Listen to this post

Now that the EU has adopted its adequacy decision for the EU-US Data Privacy Framework (DPF), many companies are assessing whether participation makes sense. Participation by a US entity is a mechanism -but not the only mechanism- for two parties (one EU and one US) to transfer personal data from the EU to the US. Other transfer methods include Binding Corporate Rules or Standard Contractual Clauses. As we wrote recently, when the EU determined that the program was “adequate,” it noted that the safeguards developed by the US for the DPF applied to all methods of transfer. In other words, for BCRs or SCCs.

Why, then, might a company want to participate? Especially if this program has a short life span, and ceases to receive EU approval, likes its predecessors (the Safe Harbor and Privacy Shield) programs? Reasons for participation include because the organization finds it is being pushed by EU contractual partners to participate. Or, negotiating hundreds of individual SCCs may be overly burdensome. There is no one-size-fits-all answer to whether participation makes sense. Companies will want to evaluate the program carefully, as participation goes beyond merely signing up on the Department of Commerce website.

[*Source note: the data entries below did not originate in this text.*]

$ cat config.mk
export PLATFORM = sky130hd
export DESIGN_NAME = pmclk_ctrl
export DESIGN_NICKNAME = d
export VERILOG_FILES = /design/src/rtl/pmclk_ctrl.sv
export SDC_FILE = /design/constraint.sdc
export NUM_CORES = 1
export LEC_CHECK = 0
export BUFFER_PORTS_ARGS = -buffer_cell sky130_fd_sc_hd__buf_2
export CELL_PAD_IN_SITES_DETAIL_PLACEMENT = 0
export CELL_PAD_IN_SITES_GLOBAL_PLACEMENT = 1
export CORE_MARGIN = 2
export CORE_UTILIZATION = 40
export CTS_BUF_LIST = sky130_fd_sc_hd__clkbuf_8
export CTS_CLUSTER_SIZE = 28
export DETAILED_ROUTE_END_ITERATION = 10
export GPL_ROUTABILITY_DRIVEN = 0
export PLACE_DENSITY_LB_ADDON = 0.3
export SYNTH_ARGS = -nofsm -noshare
export SYNTH_HDL_FRONTEND = slang
export SYNTH_SLANG_ARGS = --single-unit
$ cat constraint.sdc
create_clock -name clk -period 4.01 [get_ports clk]
set_clock_uncertainty 0.05 [all_clocks]
set_input_delay 0.401 -clock clk [delete_from_list [all_inputs] [get_ports clk]]
set_output_delay 0.401 -clock clk [all_outputs]
set_load 0.02 [all_outputs]
$ cat src/rtl/pmclk_ctrl.sv
module pmclk_ctrl #(
  parameter int MAX_SH = 5
) (
  input  logic       clk,
  input  logic       rst_n,
  input  logic       spd_wr_en,
  input  logic [2:0] spd_wr_data,
  input  logic       sby_wr_en,
  input  logic       sby_wr_data,
  input  logic       bus_end,
  input  logic       sleep_req,
  input  logic       irq_any,
  input  logic       irq_ext,
  output logic       cpu_ce,
  output logic       per_ce,
  output logic       mode_high,
  output logic       mode_med,
  output logic       mode_sleep,
  output logic       mode_stby
);
  localparam int CNT_W = MAX_SH;

  typedef enum logic [1:0] {PM_RUN, PM_SLEEP, PM_STBY} pm_t;

  pm_t              pm_q;
  logic [2:0]       spd_q, act_q;
  logic             sby_q;
  logic [CNT_W-1:0] cnt_q, lim;
  logic [2:0]       sh;
  logic             tick, running;

  assign sh      = (act_q > 3'(MAX_SH)) ? 3'(MAX_SH) : act_q;
  assign lim     = CNT_W'((32'd1 << sh) - 32'd1);
  assign tick    = (cnt_q == lim);
  assign running = (pm_q == PM_RUN);

  assign cpu_ce     = running && tick;
  assign per_ce     = (pm_q != PM_STBY);
  assign mode_high  = running && (act_q == 3'd0);
  assign mode_med   = running && (act_q != 3'd0);
  assign mode_sleep = (pm_q == PM_SLEEP);
  assign mode_stby  = (pm_q == PM_STBY);

  always_ff @(posedge clk) begin
    if (!rst_n) begin
      pm_q  <= PM_RUN;
      spd_q <= 3'd0;
      act_q <= 3'd0;
      sby_q <= 1'b0;
      cnt_q <= '0;
    end else begin
      if (spd_wr_en) spd_q <= spd_wr_data;
      if (sby_wr_en) sby_q <= sby_wr_data;
      unique case (pm_q)
        PM_RUN: begin
          if (sleep_req) begin
            pm_q <= sby_q ? PM_STBY : PM_SLEEP;
          end else if (bus_end && spd_q != act_q) begin
            act_q <= spd_q;
            cnt_q <= '0;
          end else begin
            cnt_q <= tick ? '0 : cnt_q + 1'b1;
          end
        end
        PM_SLEEP: if (irq_any || irq_ext) begin
          pm_q  <= PM_RUN;
          cnt_q <= '0;
        end
        PM_STBY: if (irq_ext) begin
          pm_q  <= PM_RUN;
          cnt_q <= '0;
        end
        default: pm_q <= PM_RUN;
      endcase
    end
  end

  a_r11_one_mode: assert property (@(posedge clk) disable iff (!rst_n)
    $countones({mode_high, mode_med, mode_sleep, mode_stby}) == 1);

  a_r3_apply_on_bus_end: assert property (@(posedge clk) disable iff (!rst_n)
    !$stable(act_q) |-> $past(bus_end));

  a_r7_sleep_enables: assert property (@(posedge clk) disable iff (!rst_n)
    mode_sleep |-> (!cpu_ce && per_ce));

  a_r8_stby_enables: assert property (@(posedge clk) disable iff (!rst_n)
    mode_stby |-> (!cpu_ce && !per_ce));

  a_r9_stby_exit_ext: assert property (@(posedge clk) disable iff (!rst_n)
    $fell(mode_stby) |-> $past(irq_ext));

  a_r2_single_pulse: assert property (@(posedge clk) disable iff (!rst_n)
    (cpu_ce && mode_med && !bus_end) |=> !cpu_ce);

  a_r6_per_running: assert property (@(posedge clk) disable iff (!rst_n)
    (mode_high || mode_med || mode_sleep) |-> per_ce);
endmodule
## src/rtl/mrate_pkg.sv

```systemverilog
package mrate_pkg;

  // Field width of one rate factor. A counter value also fits in this width.
  localparam int unsigned FACT_W = 4;

  typedef logic [FACT_W-1:0] fact_t;

  // Next counter value for a divide-by-factor counter that wraps at factor-1.
  function automatic fact_t next_count(input fact_t cur, input int unsigned factor);
    if (factor <= 1) return '0;
    if (int'(cur) >= int'(factor) - 1) return '0;
    return cur + fact_t'(1);
  endfunction

endpackage

```

## src/rtl/mrate_div_counter.sv

```systemverilog
module mrate_div_counter
  import mrate_pkg::*;
#(
  parameter int unsigned FACTOR = 2
) (
  input  logic  clk,
  input  logic  rst,
  input  logic  adv,
  output fact_t phase
);

  always_ff @(posedge clk) begin
    if (rst)      phase <= '0;
    else if (adv) phase <= next_count(phase, FACTOR);
  end


  phase_range_chk: assert property (@(posedge clk) disable iff (rst)
    int'(phase) < int'(FACTOR));


  idle_hold_chk: assert property (@(posedge clk) disable iff (rst)
    !adv |=> $stable(phase));


  wrap_zero_chk: assert property (@(posedge clk) disable iff (rst)
    (adv && phase == fact_t'(FACTOR - 1)) |=> (phase == '0));


  step_up_chk: assert property (@(posedge clk) disable iff (rst)
    (adv && int'(phase) < int'(FACTOR) - 1) |=> (phase == fact_t'($past(phase) + fact_t'(1))));

endmodule

```

## src/rtl/mrate_phase_decode.sv

```systemverilog
module mrate_phase_decode
  import mrate_pkg::*;
#(
  parameter int unsigned FACTOR = 2
) (
  input  logic              clk,
  input  logic              rst,
  input  logic              ce,
  input  fact_t             phase,
  output logic [FACTOR-1:0] en
);

  for (genvar k = 0; k < FACTOR; k++) begin : g_ph
    assign en[k] = ce && (phase == fact_t'(k));
  end


  one_phase_chk: assert property (@(posedge clk) disable iff (rst)
    ce |-> ($countones(en) == 1));


  idle_quiet_chk: assert property (@(posedge clk) disable iff (rst)
    !ce |-> (en == '0));


  at_most_one_chk: assert property (@(posedge clk) disable iff (rst)
    $onehot0(en));

endmodule

```

## src/rtl/mrate_enable_gen.sv

```systemverilog
module mrate_enable_gen
  import mrate_pkg::*;
#(
  parameter int unsigned NUM_RATES = 5,
  parameter logic [NUM_RATES*FACT_W-1:0] RATE_FACTORS = {4'd1, 4'd4, 4'd2, 4'd3, 4'd2},
  parameter int unsigned VALID_RATE = 0,
  localparam int unsigned TOTAL_PH = total_phases()
) (
  input  logic                clk,
  input  logic                rst,
  input  logic                ce_in,
  output logic                ce_base,
  output logic [TOTAL_PH-1:0] en_phase,
  output logic                vld_base,
  output logic                vld_slow
);

  function automatic int unsigned factor_of(input int unsigned i);
    return int'(RATE_FACTORS[i*FACT_W +: FACT_W]);
  endfunction

  function automatic int unsigned total_phases();
    int unsigned s = 0;
    for (int j = 0; j < NUM_RATES; j++) s += factor_of(j);
    return s;
  endfunction

  function automatic int unsigned first_of(input int unsigned i);
    for (int j = 0; j < NUM_RATES; j++)
      if (factor_of(j) == factor_of(i)) return j;
    return i;
  endfunction

  function automatic int unsigned num_uniq();
    int unsigned c = 0;
    for (int j = 0; j < NUM_RATES; j++) if (first_of(j) == j) c++;
    return c;
  endfunction

  function automatic int unsigned uniq_rate(input int unsigned u);
    int unsigned c = 0;
    for (int j = 0; j < NUM_RATES; j++) begin
      if (first_of(j) == j) begin
        if (c == u) return j;
        c++;
      end
    end
    return 0;
  endfunction

  function automatic int unsigned slot_of(input int unsigned i);
    int unsigned c = 0;
    for (int j = 0; j < NUM_RATES; j++)
      if (j < first_of(i) && first_of(j) == j) c++;
    return c;
  endfunction

  function automatic int unsigned phase_base(input int unsigned i);
    int unsigned s = 0;
    for (int j = 0; j < NUM_RATES; j++) if (j < i) s += factor_of(j);
    return s;
  endfunction

  function automatic logic [TOTAL_PH-1:0] ph0_mask();
    logic [TOTAL_PH-1:0] m = '0;
    for (int j = 0; j < NUM_RATES; j++) m[phase_base(j)] = 1'b1;
    return m;
  endfunction

  localparam int unsigned NUM_UNIQ = num_uniq();
  localparam int unsigned VIDX = phase_base(VALID_RATE) + ((factor_of(VALID_RATE) > 1) ? 1 : 0);
  localparam logic [TOTAL_PH-1:0] PH0_MASK = ph0_mask();

  // One divider per distinct factor.
  fact_t cnt_u [NUM_UNIQ];

  for (genvar u = 0; u < NUM_UNIQ; u++) begin : g_div
    mrate_div_counter #(.FACTOR(factor_of(uniq_rate(u)))) u_div (
      .clk   (clk),
      .rst   (rst),
      .adv   (ce_in),
      .phase (cnt_u[u])
    );
  end

  // One phase decoder per rate, each reading its shared counter.
  for (genvar i = 0; i < NUM_RATES; i++) begin : g_rate
    localparam int unsigned SLOT = slot_of(i);
    localparam int unsigned FI   = factor_of(i);
    localparam int unsigned BI   = phase_base(i);

    mrate_phase_decode #(.FACTOR(FI)) u_dec (
      .clk   (clk),
      .rst   (rst),
      .ce    (ce_in),
      .phase (cnt_u[SLOT]),
      .en    (en_phase[BI +: FI])
    );

    if (first_of(i) != i) begin : g_shared
      localparam int unsigned BF = phase_base(first_of(i));

      shared_rate_chk: assert property (@(posedge clk) disable iff (rst)
        en_phase[BI +: FI] == en_phase[BF +: FI]);
    end

    if (FI == 1) begin : g_unit

      unit_rate_chk: assert property (@(posedge clk) disable iff (rst)
        en_phase[BI] == ce_base);
    end
  end

  assign ce_base  = ce_in;
  assign vld_base = ce_in;
  assign vld_slow = en_phase[VIDX];

  // Tracks whether an enabled cycle has occurred since reset (checker state only).
  logic fresh;
  always_ff @(posedge clk) begin
    if (rst)        fresh <= 1'b1;
    else if (ce_in) fresh <= 1'b0;
  end


  first_phase0_chk: assert property (@(posedge clk) disable iff (rst)
    (fresh && ce_in) |-> ((en_phase & PH0_MASK) == PH0_MASK));


  slow_valid_chk: assert property (@(posedge clk) disable iff (rst)
    vld_slow |-> vld_base);


  reset_phase0_chk: assert property (@(posedge clk)
    rst |=> (ce_in |-> ((en_phase & PH0_MASK) == PH0_MASK)));

endmodule

```

## config.mk

```make
export PLATFORM = sky130hd
export DESIGN_NAME = mrate_enable_gen
export DESIGN_NICKNAME = d
export VERILOG_FILES = /design/src/rtl/mrate_pkg.sv /design/src/rtl/mrate_div_counter.sv /design/src/rtl/mrate_phase_decode.sv /design/src/rtl/mrate_enable_gen.sv
export SDC_FILE = /design/constraint.sdc
export NUM_CORES = 1
export LEC_CHECK = 0
export ABC_AREA = 1
export BUFFER_PORTS_ARGS = -buffer_cell sky130_fd_sc_hd__buf_2
export CELL_PAD_IN_SITES_DETAIL_PLACEMENT = 1
export CELL_PAD_IN_SITES_GLOBAL_PLACEMENT = 1
export CORE_MARGIN = 2
export CORE_UTILIZATION = 36
export DETAILED_ROUTE_END_ITERATION = 10
export PLACE_DENSITY_LB_ADDON = 0.1
export SYNTH_ARGS = -nofsm -noshare
export SYNTH_HDL_FRONTEND = slang
export SYNTH_HIERARCHICAL = 1
export SYNTH_SLANG_ARGS = --single-unit
```

## constraint.sdc

```tcl
create_clock -name clk -period 1.3 [get_ports clk]
set_input_delay 0.26 -clock clk [delete_from_list [all_inputs] [get_ports clk]]
set_output_delay 0.26 -clock clk [all_outputs]
set_load 0.02 [all_outputs]
```

==> flow_metrics.tcl <==
set metrics [dict create \
    reg_top3 "g_div.u_div/phase x12" \
    postRouteAntennaNets 0 \
    dpl.hpwl_mm 1.38 \
    drc 0 \
    core-area_um2 2170 \
    vias 784 \
    ys_top_cells_by_area "dfxtp_1 (30%), nand2_1 (10%), inv_1 (9.8%), ha_1 (9.3%), nor2_1 (7.9%)" \
    fin_skew_ns 0.00136 \
    drv_cap 0 \
    diodes 0 \
    slew_violations 0 \
    synthCells 120 \
    row_count 17 \
    fp.dieH_um 51.4 \
    ys.flop_type "dfxtp_1" \
    grt_max_degree 18 \
    dp.cells 163 \
    ios 18 \
    multiInputGateArea_um2 482 \
    ys_warn_count 6 \
    yosysMostFrequentCell "nand2_1" \
    cpMostUsedCell "nor2_4" \
    grt_pass1_wl_mm 3.19 \
    htree_levels 1 \
    fin_ws_ns -0.0226 \
    p_per_area_nw_per_um2 912 \
    die_area_um2 2640 \
    grt_pass1_vias 778 \
    grt-ovfl-total 0 \
    cts_sinks 12 \
    fin_util 0.509 \
    path_cells "nor2_4, nand2_2, nor2_4, buf_6" \
    final_layout_size_suffix_gt1_frac 0.429 \
    hold_class "in -> reg" \
    final_nets 157 \
    regMostFlops "g_div.u_div/phase" \
    violations "setup timing" \
    outcome "complete, but fails checks" \
    start_util 0.373 \
    wl_per_cell_um 11.0 \
    routed_wl_mm 1.92 \
    grt_util_all_layers 0.158 \
    slowest_stage "dfxtp_4" \
    crit_path_start_kind "register" \
    cts_root_buffer "clkbuf_4" \
    final_cells 175 \
    port_buffers 17 \
    cts_made_buffers 3 \
    yosysUniqueCellTypes 17 \
    gp_routability_congestion 0.789 \
    netlist_area_um2 808 \
    ys_seq_area_frac 0.297 \
    synth_common_cells "nand2_1 (22), inv_1 (21), nor2_1 (17)" \
    required_ns 1.04 \
    synth_edf_count 0 \
    hold_buffers 0 \
    clock_path_buffers 2 \
    critPathMaxStageDelay_ns 0.37 \
    irDropWorstVdd_v 0.000465 \
    async_reset_ff_frac 0 \
    ys_seq_elements 12 \
    crit_arrival_ns 1.06 \
    area_growth_syn_to_layout_pct 36.7 \
    end_kind "primary output" \
    period_needed_ns 1.32 \
    clk_latency_ns 0.27 \
    fin_crit_sh 1.02 \
    crit_family "flip-flops" \
    path_max_fanout 3 \
    fp.dieW_um 51.4 \
    grt_setup_unrepaired "true" \
    synth_top_area_frac 0.297 \
    clk_pin_slew_ns 0.08 \
    antenna_found_initial 0 \
    crit_buf_inv 1 \
    cts_tree "done" \
    finalHoldViolCount 0 \
    synth.largest_area_cell "dfxtp_1" \
    avgSynthCellArea_um2 6.74 \
    vias_per_cell 4.48 \
    p_leak_uw 0.000551 \
    critPathKind "reg -> out" \
    setup_violations 3 \
    seqCellArea_um2 264 \
    fmaxAchievable_mhz 756 \
    drtIter0Drc 9 \
    largest_reg_flops 12 \
    fillers 302 \
    dr.pass1.iters 4 \
    power.total_uw 1010 \
]
==> cell families (layout without fill, tap and decap cells) <==
family                   count (synthesis)  count (layout)  synth area share
buffers and inverters                   29              53             0.167
other                                    1               4           0.00464
flip-flops                              12              12             0.297
AO/OA/AOI/OAI                           14              14            0.0960
AND/OR/NAND/NOR                         58              58             0.342
adder cells (fa/ha/maj)                  6               6            0.0929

As part of the evaluation process, it may be helpful to keep in mind the steps for participation, which include:

  1. Developing or updating individual rights and choice mechanisms: Program participants will need mechanisms to provide individuals with rights and to make choices. These include, as with US state laws, giving individuals the ability to make rights requests (access, correction and deletion). Participants must also give people the ability to opt-out of marketing, having their information shared with (non-agent) third parties, or used for a materially different purpose. Those collecting and using sensitive information (including, inter alia, health and ethnic origin information) must get consent if that information will be disclosed or used for a purpose other than that for which it was collected.
  2. Implementing a complaint handling process and selecting an independent recourse mechanism: DPF participants will need to put in place a process to handle consumer complaints. Like predecessor programs, they will have to give individuals the ability to lodge complaints with an independent recourse mechanism (third party) or by agreeing to cooperate with the relevant EU data protection authority.
  3. Developing or updating internal policies and procedures: The program is enforced on the US side by the Federal Trade Commission, under the unfairness and deception prong of the FTC Act. Participants are required to make certain disclosures about their compliance with the program, and the FTC will enforce those by examining whether the company has adhered to them (i.e., are not deceptive claims). Given this, companies will want to ensure they have undergone sufficient diligence to confirm compliance with their representations, and have correct policies and procedures in place to make sure they have ongoing compliance. These policies might include, for example, ones focused on security measures, consumer rights responses, and data integrity and purpose limitations.
  4. Adopting a verification process/adopt appropriate record keeping: Participants will need a method for verifying that they are complying with the program. This can be with an external verification body, or through self-verification. Part of the DPF’s verification requirement is that participants maintain records of how the DPF has been implemented.
  5. Updating privacy policies and related disclosures: DPF participants must include certain content in their privacy policies. This includes saying that the company is subject to FTC jurisdiction and liability in the event of onward transfers. (Other requirements will likely mirror content already in existing policies: the type of personal information collected and the types of entities to whom information is disclosed). Only after the earlier steps are taken will companies be in a position to update their external disclosures.
  6. Submitting the self-certification: DPF participants must not only address the items above, but also register with the Department of Commerce, submitting the required information, designating a point of contact, and paying the applicable fees. Those contemplating participation should keep in mind that there is an annual renewal as well.

Putting It Into Practice: As this list of steps makes clear, participation goes beyond merely modifying a privacy policy and submitting a form. Companies will have many steps to take, including potentially developing internal processes, conducting diligence, adopting new (or modifying existing) policies, implementing record keeping measures, and selecting and working with new (IRM and/or verification) vendors. Keeping these obligations in mind can help as companies are making decisions about whether the DPF is the right program for them.